Stored data entries
********************
`src/rtl/trace_capture_ctrl_pkg.sv`:
```
// Shared types and constants for the trace capture controller.
package trace_capture_ctrl_pkg;

   // Capture sequencer states; the numeric values are visible on O_state.
   typedef enum logic [2:0] {
      ST_IDLE      = 3'd0,
      ST_WAIT_SYNC = 3'd1,
      ST_ARMED     = 3'd2,
      ST_CAPTURE   = 3'd3,
      ST_DONE      = 3'd4
   } trace_state_e;

   // Trigger source code reported when the soft trigger wins.
   localparam logic [3:0] SOFT_TRIG_SRC = 4'hF;

endpackage

```
`src/rtl/trace_trig_select.sv`:
```
// Priority encoder over the masked pattern-match vector: lowest set index wins.
module trace_trig_select #(
   parameter int pMATCH_RULES = 8
) (
   input  logic [pMATCH_RULES-1:0] match_i,
   output logic                    hit_o,
   output logic [3:0]              index_o
);

   // Scan from the top down so the lowest-index match is the last one written.
   always_comb begin
      hit_o   = 1'b0;
      index_o = 4'd0;
      for (int i = pMATCH_RULES - 1; i >= 0; i--) begin
         hit_o   = hit_o | match_i[i];
         index_o = match_i[i] ? 4'(i) : index_o;
      end
   end

endmodule

```
`src/rtl/trace_capture_ctrl.sv`:
```
// Trace capture sequencer: arm, wait for sync, wait for trigger, capture a
// bounded run of words into the FIFO, then stop and report status.
module trace_capture_ctrl
   import trace_capture_ctrl_pkg::*;
#(
   parameter int pMATCH_RULES   = 8,
   parameter int pCOUNT_WIDTH   = 16,
   parameter int pTIMEOUT_WIDTH = 24
) (
   input  logic                      usb_clk,
   input  logic                      reset_i,
   input  logic                      I_arm,
   input  logic                      I_abort,
   input  logic                      I_synchronized,
   input  logic [pMATCH_RULES-1:0]   I_match,
   input  logic [pMATCH_RULES-1:0]   I_pattern_trig_enable,
   input  logic                      I_soft_trig_enable,
   input  logic                      I_soft_trig,
   input  logic [pCOUNT_WIDTH-1:0]   I_capture_len,
   input  logic [pTIMEOUT_WIDTH-1:0] I_timeout,
   input  logic                      I_data_valid,
   input  logic                      I_fifo_full,
   output logic                      O_fifo_wr,
   output logic                      O_capture_en,
   output logic                      O_trigger_out,
   output logic [3:0]                O_trig_src,
   output logic [pCOUNT_WIDTH-1:0]   O_words,
   output logic [2:0]                O_state,
   output logic                      O_done,
   output logic                      O_overflow,
   output logic                      O_timed_out,
   output logic                      O_sync_lost
);

   trace_state_e              state_q;
   logic                      capture_en_q;
   logic                      trigger_q;
   logic [3:0]                trig_src_q;
   logic [pCOUNT_WIDTH-1:0]   words_q;
   logic [pTIMEOUT_WIDTH-1:0] tmo_cnt_q;
   logic                      done_q;
   logic                      overflow_q;
   logic                      timed_out_q;
   logic                      sync_lost_q;

   logic                      rule_hit_s;
   logic [3:0]                rule_idx_s;
   logic                      trig_fire_s;
   logic [3:0]                trig_src_d;
   logic [pTIMEOUT_WIDTH-1:0] tmo_cnt_d;
   logic                      tmo_expire_s;
   logic [pCOUNT_WIDTH-1:0]   words_d;
   logic                      len_reached_s;
   logic                      wr_s;

   trace_trig_select #(
      .pMATCH_RULES (pMATCH_RULES)
   ) u_trig_select (
      .match_i (I_match & I_pattern_trig_enable),
      .hit_o   (rule_hit_s),
      .index_o (rule_idx_s)
   );

   // Trigger qualification, counter increments and the FIFO write gate.
   always_comb begin
      trig_fire_s   = rule_hit_s | (I_soft_trig & I_soft_trig_enable);
      trig_src_d    = rule_hit_s ? rule_idx_s : SOFT_TRIG_SRC;
      // Post-increment value: the number of cycles spent waiting, this one included.
      tmo_cnt_d     = tmo_cnt_q + pTIMEOUT_WIDTH'(1);
      tmo_expire_s  = (I_timeout != '0) && (tmo_cnt_d == I_timeout);
      words_d       = (&words_q) ? words_q : (words_q + pCOUNT_WIDTH'(1));
      len_reached_s = (I_capture_len != '0) && (words_d == I_capture_len);
      wr_s          = (state_q == ST_CAPTURE) & I_data_valid & ~I_fifo_full
                      & I_synchronized & ~I_abort;
   end

   // Capture sequencer with its registered status outputs and counters.
   always_ff @(posedge usb_clk or posedge reset_i) begin
      if (reset_i) begin
         state_q      <= ST_IDLE;
         capture_en_q <= 1'b0;
         trigger_q    <= 1'b0;
         trig_src_q   <= 4'd0;
         words_q      <= '0;
         tmo_cnt_q    <= '0;
         done_q       <= 1'b0;
         overflow_q   <= 1'b0;
         timed_out_q  <= 1'b0;
         sync_lost_q  <= 1'b0;
      end else begin
         trigger_q <= 1'b0;
         done_q    <= 1'b0;
         if (I_abort) begin
            // Abort wins over everything; status stays for readback.
            state_q      <= ST_IDLE;
            capture_en_q <= 1'b0;
         end else begin
            case (state_q)
               ST_IDLE, ST_DONE: begin
                  if (I_arm) begin
                     state_q     <= ST_WAIT_SYNC;
                     words_q     <= '0;
                     tmo_cnt_q   <= '0;
                     trig_src_q  <= 4'd0;
                     overflow_q  <= 1'b0;
                     timed_out_q <= 1'b0;
                     sync_lost_q <= 1'b0;
                  end
               end
               ST_WAIT_SYNC: begin
                  tmo_cnt_q <= tmo_cnt_d;
                  if (tmo_expire_s) begin
                     state_q     <= ST_DONE;
                     timed_out_q <= 1'b1;
                     done_q      <= 1'b1;
                  end else if (I_synchronized) begin
                     state_q <= ST_ARMED;
                  end
               end
               ST_ARMED: begin
                  tmo_cnt_q <= tmo_cnt_d;
                  if (trig_fire_s) begin
                     state_q      <= ST_CAPTURE;
                     capture_en_q <= 1'b1;
                     trigger_q    <= 1'b1;
                     trig_src_q   <= trig_src_d;
                  end else if (tmo_expire_s) begin
                     state_q     <= ST_DONE;
                     timed_out_q <= 1'b1;
                     done_q      <= 1'b1;
                  end
               end
               ST_CAPTURE: begin
                  if (!I_synchronized) begin
                     state_q      <= ST_DONE;
                     capture_en_q <= 1'b0;
                     sync_lost_q  <= 1'b1;
                     done_q       <= 1'b1;
                  end else begin
                     if (I_data_valid && I_fifo_full) begin
                        overflow_q <= 1'b1;
                     end
                     if (wr_s) begin
                        words_q <= words_d;
                        if (len_reached_s) begin
                           state_q      <= ST_DONE;
                           capture_en_q <= 1'b0;
                           done_q       <= 1'b1;
                        end
                     end
                  end
               end
               default: begin
                  state_q      <= ST_IDLE;
                  capture_en_q <= 1'b0;
               end
            endcase
         end
      end
   end

   assign O_fifo_wr     = wr_s;
   assign O_capture_en  = capture_en_q;
   assign O_trigger_out = trigger_q;
   assign O_trig_src    = trig_src_q;
   assign O_words       = words_q;
   assign O_state       = state_q;
   assign O_done        = done_q;
   assign O_overflow    = overflow_q;
   assign O_timed_out   = timed_out_q;
   assign O_sync_lost   = sync_lost_q;

endmodule

```
--- config.mk ---
export PLATFORM = sky130hd
export DESIGN_NAME = alu_iter
export DESIGN_NICKNAME = d
export VERILOG_FILES = /design/src/rtl/alu_iter.sv
export SDC_FILE = /design/constraint.sdc
export NUM_CORES = 1
export LEC_CHECK = 0
export ABC_AREA = 1
export CORE_MARGIN = 1
export CORE_UTILIZATION = 36
export DETAILED_ROUTE_END_ITERATION = 7
export GPL_TIMING_DRIVEN = 0
export PLACE_DENSITY_LB_ADDON = 0.15
export SLEW_MARGIN = 20
export SYNTH_ARGS = -nofsm -noshare
export SYNTH_HDL_FRONTEND = slang
export SYNTH_SLANG_ARGS = --single-unit
--- constraint.sdc ---
create_clock -name i_clk -period 2.78 [get_ports i_clk]
set_clock_uncertainty 0.2 [all_clocks]
set_input_delay 0.556 -clock i_clk [delete_from_list [all_inputs] [get_ports i_clk]]
set_output_delay 0.556 -clock i_clk [all_outputs]
set_load 0.02 [all_outputs]
--- src/rtl/alu_iter.sv ---
// Execute-stage ALU with a valid/ready handshake. Logic, arithmetic and compare
// ops finish in one cycle; shifts go through a 1-bit-per-cycle serial shifter.
module alu_iter #(
   parameter int XLEN = 32
) (
   input  logic            i_clk,
   input  logic            i_rst_n,
   input  logic            i_valid,
   output logic            o_ready,
   input  logic [3:0]      i_alu_control,
   input  logic [XLEN-1:0] i_op_a,
   input  logic [XLEN-1:0] i_op_b,
   output logic            o_valid,
   output logic [XLEN-1:0] o_result,
   output logic            o_zero
);

   // state   | meaning
   // S_IDLE  | ready for a request; single-cycle ops complete from here
   // S_SHIFT | serial shift in progress, one bit per cycle, cnt_q bits left
   typedef enum logic {S_IDLE, S_SHIFT} state_t;
   typedef enum logic [1:0] {SH_SLL, SH_SRL, SH_SRA} sh_type_t;

   localparam logic [3:0] OP_ADD  = 4'b0000;
   localparam logic [3:0] OP_SUB  = 4'b0001;
   localparam logic [3:0] OP_SLL  = 4'b0010;
   localparam logic [3:0] OP_SLT  = 4'b0011;
   localparam logic [3:0] OP_SLTU = 4'b0100;
   localparam logic [3:0] OP_XOR  = 4'b0101;
   localparam logic [3:0] OP_SRL  = 4'b0110;
   localparam logic [3:0] OP_SRA  = 4'b0111;
   localparam logic [3:0] OP_OR   = 4'b1000;
   localparam logic [3:0] OP_AND  = 4'b1001;
   localparam logic [3:0] OP_LUI  = 4'b1010;

   state_t          state_q, state_d;
   sh_type_t        sh_type_q, sh_type_d;
   logic [4:0]      cnt_q, cnt_d;
   logic [XLEN-1:0] acc_q, acc_d;
   logic [XLEN-1:0] result_q, result_d;
   logic            zero_q, zero_d;
   logic            valid_q, valid_d;

   logic            accept;
   logic            is_shift;
   logic [4:0]      shamt;
   sh_type_t        req_sh_type;
   logic [XLEN-1:0] alu_res;
   logic [XLEN-1:0] acc_step;

   assign shamt  = i_op_b[4:0];
   assign accept = i_valid && (state_q == S_IDLE);

   always_comb begin
      is_shift    = 1'b0;
      req_sh_type = SH_SLL;
      case (i_alu_control)
         OP_SLL: begin is_shift = 1'b1; req_sh_type = SH_SLL; end
         OP_SRL: begin is_shift = 1'b1; req_sh_type = SH_SRL; end
         OP_SRA: begin is_shift = 1'b1; req_sh_type = SH_SRA; end
         default: ;
      endcase
   end

   // Shift ops only reach this path with shamt=0, where the result is op_a.
   always_comb begin
      alu_res = '0;
      case (i_alu_control)
         OP_ADD:  alu_res = i_op_a + i_op_b;
         OP_SUB:  alu_res = i_op_a - i_op_b;
         OP_SLT:  alu_res = {{(XLEN-1){1'b0}}, ($signed(i_op_a) < $signed(i_op_b))};
         OP_SLTU: alu_res = {{(XLEN-1){1'b0}}, (i_op_a < i_op_b)};
         OP_XOR:  alu_res = i_op_a ^ i_op_b;
         OP_OR:   alu_res = i_op_a | i_op_b;
         OP_AND:  alu_res = i_op_a & i_op_b;
         OP_LUI:  alu_res = i_op_b;
         OP_SLL, OP_SRL, OP_SRA: alu_res = i_op_a;
         default: alu_res = '0;
      endcase
   end

   always_comb begin
      acc_step = acc_q;
      case (sh_type_q)
         SH_SLL:  acc_step = {acc_q[XLEN-2:0], 1'b0};
         SH_SRL:  acc_step = {1'b0, acc_q[XLEN-1:1]};
         SH_SRA:  acc_step = {acc_q[XLEN-1], acc_q[XLEN-1:1]};
         default: acc_step = acc_q;
      endcase
   end

   always_ff @(posedge i_clk) begin
      if (!i_rst_n) state_q <= S_IDLE;
      else          state_q <= state_d;
   end

   always_comb begin
      state_d = state_q;
      case (state_q)
         S_IDLE:  if (accept && is_shift && (shamt != 5'd0)) state_d = S_SHIFT;
         S_SHIFT: if (cnt_q == 5'd1) state_d = S_IDLE;
         default: state_d = S_IDLE;
      endcase
   end

   always_comb begin
      o_ready = (state_q == S_IDLE);
   end

   always_comb begin
      sh_type_d = sh_type_q;
      cnt_d     = cnt_q;
      acc_d     = acc_q;
      result_d  = result_q;
      zero_d    = zero_q;
      valid_d   = 1'b0;
      case (state_q)
         S_IDLE: begin
            if (accept) begin
               if (is_shift && (shamt != 5'd0)) begin
                  acc_d     = i_op_a;
                  cnt_d     = shamt;
                  sh_type_d = req_sh_type;
               end else begin
                  result_d = alu_res;
                  zero_d   = (alu_res == '0);
                  valid_d  = 1'b1;
               end
            end
         end
         S_SHIFT: begin
            acc_d = acc_step;
            cnt_d = cnt_q - 5'd1;
            if (cnt_q == 5'd1) begin
               result_d = acc_step;
               zero_d   = (acc_step == '0);
               valid_d  = 1'b1;
            end
         end
         default: ;
      endcase
   end

   always_ff @(posedge i_clk) begin
      if (!i_rst_n) begin
         sh_type_q <= SH_SLL;
         cnt_q     <= '0;
         acc_q     <= '0;
         result_q  <= '0;
         zero_q    <= 1'b1;
         valid_q   <= 1'b0;
      end else begin
         sh_type_q <= sh_type_d;
         cnt_q     <= cnt_d;
         acc_q     <= acc_d;
         result_q  <= result_d;
         zero_q    <= zero_d;
         valid_q   <= valid_d;
      end
   end

   assign o_valid  = valid_q;
   assign o_result = result_q;
   assign o_zero   = zero_q;

endmodule

Word-level counts from Yosys, hierarchy flattened
Cells that the tools add are included.
{"block": "word_totals", "reg_bits": 74, "out_inout_bits": 35, "word_cells": 71}
{"block": "classes", "add_sub_neg": 3, "n_lt_le_gt_ge": 2, "n_eq_ne": 17, "mux": 25, "n_bitwise": 4, "n_reduce_logical": 13}
{"operator": "one-hot mux 32 bit (9 select lines)", "count": 1}
{"operator": "2-to-1 mux 32 bit", "count": 5}
{"operator": "one-hot mux 32 bit (2 select lines)", "count": 2}
{"operator": "one-hot mux 32 bit (3 select lines)", "count": 1}
{"operator": "zero test 32 bit", "count": 2}
{"operator": "< comparator 32 bit", "count": 2}
{"operator": "adder 32 bit", "count": 1}
{"operator": "bitwise AND 32 bit", "count": 1}
{"operator": "bitwise OR 32 bit", "count": 1}
{"operator": "subtractor 32 bit", "count": 1}
{"operator": "XOR 32 bit", "count": 1}
{"operator": "== test 4 x 3 -> 1 bit, second input constant", "count": 4}
{"operator": "== test 4 bit, second input constant", "count": 3}
{"operator": "2-to-1 mux 5 bit", "count": 2}
{"operator": "one-hot mux 5 bit (2 select lines)", "count": 1}
{"operator": "2-to-1 mux 1 bit", "count": 9}
{"operator": "== test 4 x 2 -> 1 bit, second input constant", "count": 2}
{"operator": "inequality test 2 x 1 -> 1 bit, second input constant", "count": 3}
{"operator": "one-hot mux 1 bit (2 select lines)", "count": 3}
{"operator": "AND reduction 3 bit", "count": 2}
{"operator": "== test 5 x 1 -> 1 bit, second input constant", "count": 1}
{"operator": "nonzero test 5 bit", "count": 1}
{"operator": "subtractor 5 x 1 -> 5 bit, second input constant", "count": 1}
{"operator": "== test 4 x 1 -> 1 bit, second input constant", "count": 1}
{"operator": "10 further kinds", "count": 13}

Logic depth before layout (Yosys ltp)
{"block": "logic_depth", "ltp_word": 7, "mapped_depth": 24, "ltp_nobuf": 23}

Least setup slack after synthesis
Ideal clock, no wire load.
{"block": "synth_timing", "kind": "input to register", "from": "input i_op_a[0]", "to": "register zero_q (netlist: o_zero)", "arrival_time_ns": 2.424, "path_slack_ns": 0.098, "cell_stages": 21, "path_cell_list": "inv_1 ha_1 inv_1 fa_1 nand2_1 nand2_1 nand3_2 nand2_2 nand2_1 nand2_1 nand2_1 nand3_1 nand3_1 nand3_1 nor2_1 nand3_1 nor2_1 nand3_1 nand2_1 nand2_1 nand2_1"}
{"block": "synth_via", "elab_chain_cells": 6}
{"element": "start: declaration", "line_no": "11", "text": "input logic [XLEN-1:0] i_op_a,"}
{"element": "subtractor 32 bit (tied with other cells)", "line_no": "70", "text": "OP_SUB: alu_res = i_op_a - i_op_b;"}
{"element": "one-hot mux 32 bit (9 select lines) *", "line_no": "68", "text": "case (i_alu_control)"}
{"element": "zero test 32 bit *", "line_no": "126", "text": "zero_d = (alu_res == '0);"}
{"element": "2-to-1 mux 1 bit *", "line_no": "120", "text": "if (is_shift && (shamt != 5'd0)) begin"}
{"element": "2-to-1 mux 1 bit *", "line_no": "119", "text": "if (accept) begin"}
{"element": "one-hot mux 1 bit (2 select lines) *", "line_no": "117", "text": "case (state_q)"}
{"element": "end signal: assignment", "line_no": "157", "text": "zero_q <= zero_d;"}
{"element": "end: declaration", "line_no": "41", "text": "logic zero_q, zero_d;"}
Every way passes the cells marked *; elsewhere a longest branch is shown, timed or not. The select of a mux whose other input is x is not followed.
A chain may end at the register's enable or synchronous reset.

Worst setup path after layout
{"block": "layout_timing", "from": "input i_alu_control[3]", "to": "register zero_q (netlist: o_zero)"}
{"block": "layout_via", "elab_chain_cells": 7}
{"element": "start: declaration", "line_no": "10", "text": "input logic [3:0] i_alu_control,"}
{"element": "== test 4 x 2 -> 1 bit or == test 4 x 3 -> 1 bit (tied branches)", "line_no": "57, 68"}
{"element": "OR reduction 3 bit (no line)"}
{"element": "one-hot mux 32 bit (9 select lines)", "line_no": "68"}
{"element": "zero test 32 bit", "line_no": "126"}
{"element": "2-to-1 mux 1 bit", "line_no": "120"}
{"element": "2-to-1 mux 1 bit", "line_no": "119"}
{"element": "one-hot mux 1 bit (2 select lines)", "line_no": "117"}
Several ways; a longest one is shown, not always the timed one. The select of a mux whose other input is x is not followed.

==> results.py <==
metrics = {
    "sta": {
        "timing.slew.headroom": 0.532,
        "worst_slack_ps": -72.6,
        "fin_setup_tns_ps": -87.5,
        "holdWs_ps": 273,
        "fin_crit_ps": 2850,
        "tightest_slew_ps": 702,
        "min_period_over_period": 1.03,
        "fmax_mhz": 351,
        "final_hold_viol_count": 0,
        "rsz0062_at_grt": "yes",
        "setup_violations": 2,
        "slew_violations": 0,
    },
    "synthesis": {
        "syn_inst": 1853,
        "netlist-cell-type-count": 47,
        "avgSynthCellArea_sq_um": 5.57,
        "synth_top_area_frac": 0.195,
        "syn_nets": 2024,
        "ys_ff_latch": 74,
        "synth_top_area_cell": "nand2_1",
        "synthFlopType": "dfxtp_1",
        "synthesis.area_sq_um": 10300,
        "synth_edf_count": 0,
        "yosysSeqAreaShare": 0.144,
        "ys_async_sr_fraction": 0,
        "yosys-top-cells-area": "nand2_1 20%, dfxtp_1 14%, ha_1 12%",
        "yosysWarnings": 0,
    },
    "worst_setup_path": {
        "crit_top_cell": "nand2_1",
        "worstSetupPathType": "in -> reg",
        "cp.arrival_ps": 2940,
        "timing.rr.start": "sh_type_q[1]",
        "reg2reg_to": "o_zero",
        "slowest_stage": "a211oi_1",
        "cp_cell_sequence": "dlygate4sd2_1 -> inv_2 -> nor2_2 -> nand2_1 -> buf_6 -> buf_4 -> o22ai_1 -> a211oi_1 -> nand3_4 -> nor2_2 -> nand2_1 -> nor2_2 -> nand3_2 -> nand2_1 -> nand2_1 -> nand2_1",
        "crit_required_ps": 2870,
        "cp-end-kind": "flop",
        "slowest_delay_ps": 450,
        "cp-start-kind": "primary input",
        "reg2regPathDepth": 11,
        "reg2reg_setup_slack_ps": 110,
        "cp_max_fo": 10,
    },
    "power_and_ir_drop": {
        "ir_worst_vdd_mv": 0.253,
        "p_leak_nw": 6.98,
        "p_per_area_nw_per_um2": 348,
        "finalPower_mw": 5.32,
    },
    "finish": {
        "syn_to_final_growth_pct": 47.9,
        "final_common_cell": "nand2_1",
        "final_cells": 2473,
        "most-common-layout-cells": "412 x nand2_1, 194 x inv_1, 131 x nor2_1, 128 x buf_4, 101 x nand2_2",
        "diodes": 0,
        "layout.nets": 2261,
        "drive_gt1_frac": 0.347,
    },
    "grt": {
        "antenna_found_initial": 1,
        "grt_pass1_vias": 12816,
        "grt_max_degree": 20,
        "grtUsageTotal": 0.343,
        "grt_pass1_wl_mm": 74.7,
        "globalRoute.totalOverflow": 0,
    },
    "run": {
        "drv_cap": 0,
    },
    "cts": {
        "cts_buffer_depth": 2,
        "clock_latency_ps": 340,
        "holdBufCountCts": 0,
        "cts.sinks": 74,
        "htree_levels": 3,
        "cts_tree": "yes",
        "cts_made_buffers": 9,
        "cts-root-buf": "clkbuf_16",
        "clk_pin_slew_ps": 60,
    },
    "place": {
        "dp_hpwl_mm": 39.7,
        "pre_cts_ws_ps": -1370,
        "dp_cells": 2335,
        "port_buffers": 104,
        "place.gp.congestion": 0.982,
    },
    "die": {
        "ios": 106,
        "dieWidth_um": 171,
        "num_rows": 61,
        "start_util": 0.368,
        "die_area_sq_um": 29300,
        "fp.coreArea_sq_um": 28000,
        "die_y_um": 171,
    },
    "outcome": {
        "status": "complete, but fails checks",
        "violations": "negative setup slack",
    },
    "routing": {
        "dr_total_vias": 13736,
        "dr.pass1.iters": 6,
        "routedWlPerCell_um": 20.8,
        "route.detailed.drc": 0,
        "drt_iter0_drc": 1443,
        "drt_wl_total_mm": 51.5,
        "viasPerCell": 5.55,
        "ant_nets": 0,
    },
    "worst_hold_path": {
        "hold_path_end": "o_result[31]",
        "worstHoldPathType": "reg -> reg",
        "hold_path_depth": 2,
        "hp-start": "o_result[31]",
    },
}
[worst max-delay path: cells and delay by family]
| kind | cells | cell delay [ps] |
|---|---|---|
| and+or+nand+nor | 10 | 980 |
| AOI/OAI and AO/OA | 2 | 550 |
| buffers and inverters | 4 | 840 |
[flip-flops by register name (all words and copies together) (netlist names)]
register	count
o_valid	1
sh_type_q	2
acc_q	32
state_q	1
cnt_q	5
o_zero	1
o_result	32
[where the power goes]
part           leakage [nW]  switching [mW]  total, mW  internal (mW)
Clock                 0.149           0.480       1.20          0.721
Sequential            0.606          0.0503       1.18           1.13
Combinational          6.22            1.81       2.93           1.12
Total                  6.98            2.34       5.32           2.98
[worst max path at each step]
stage | start | end | slack (ps)
3_5_place_dp | i_op_b[1] | o_zero | -1370
2_1_floorplan | i_op_a[0] | o_zero | 100
3_3_place_gp | i_op_b[1] | o_zero | -1370
5_1_grt | i_op_b[11] | o_zero | -130
4_1_cts | i_op_b[28] | o_zero | -70
6_report | i_alu_control[3] | o_zero | -70
[cells in the mapped netlist, types with 2 or more instances]
master / count
buf_4: 11
ha_1: 98
nand3b_1: 2
nand3_2: 2
a221oi_1: 8
nor2_1: 205
nor3_1: 13
a31oi_1: 41
o21bai_1: 13
o21ai_0: 77
buf_1: 4
a22oi_1: 2
o221ai_1: 18
buf_2: 34
or2_2: 7
o211ai_1: 5
nor2_2: 12
a211oi_1: 17
nand2_2: 6
nand4_1: 22
clkbuf_1: 27
nand2_1: 537
buf_6: 2
a21oi_1: 97
fa_1: 2
inv_1: 271
dfxtp_1: 74
nor4_1: 7
o22ai_1: 56
nand3_1: 144
o21ai_1: 9
inv_2: 15
[area by class of cell]
cell class	instances	area (sq um)
fillers	2886	12700
multi-input cells	1413	9340
flip-flops and latches	74	1480
clock buffers	10	239
repair buffers	235	1970
well taps	378	473
inverters	287	1160
clock inverters	6	65.1
plain buffers	70	532
[through the flow]
| step | utilization | cell area [sq um] |
|---|---|---|
| finish | 0.545 | 15300 |
| global route | 0.545 | 15300 |
| CTS | 0.500 | 14000 |
| detailed placement | 0.422 | 11800 |
| global placement | 0.422 | 11800 |
| floorplan | - | 10300 |
[kinds of logic after synthesis]
family | synth area share
XOR/XNOR | 0.000849
AO/OA/AOI/OAI | 0.203
adder cells (fa/ha/maj) | 0.123
AND/OR/NAND/NOR | 0.387
buffers and inverters | 0.143
flip-flops | 0.144
[what timing repair did]
item	in CTS	in global routing
cloned	3	0
pin swaps	87	134
endpoints found under the setup margin	73	71
gates resized for setup	607	319
setup buffers	82	46
[metal layers]
layer  up-vias  part of all wire  global-route usage
li1       6538                 -                   -
met1      6503              0.43               0.464
met2       606              0.46               0.568
met3        89             0.079              0.0354
met4         0             0.030               0.108
met5         -                 0                   0
Power figures use the tool's default switching activity.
********************
Where a line of the data holds the word "status", copy that line.

> Final answer:
// bounded run of words into the FIFO, then stop and report status.
   // Capture sequencer with its registered status outputs and counters.
            // Abort wins over everything; status stays for readback.
        "status": "complete, but fails checks",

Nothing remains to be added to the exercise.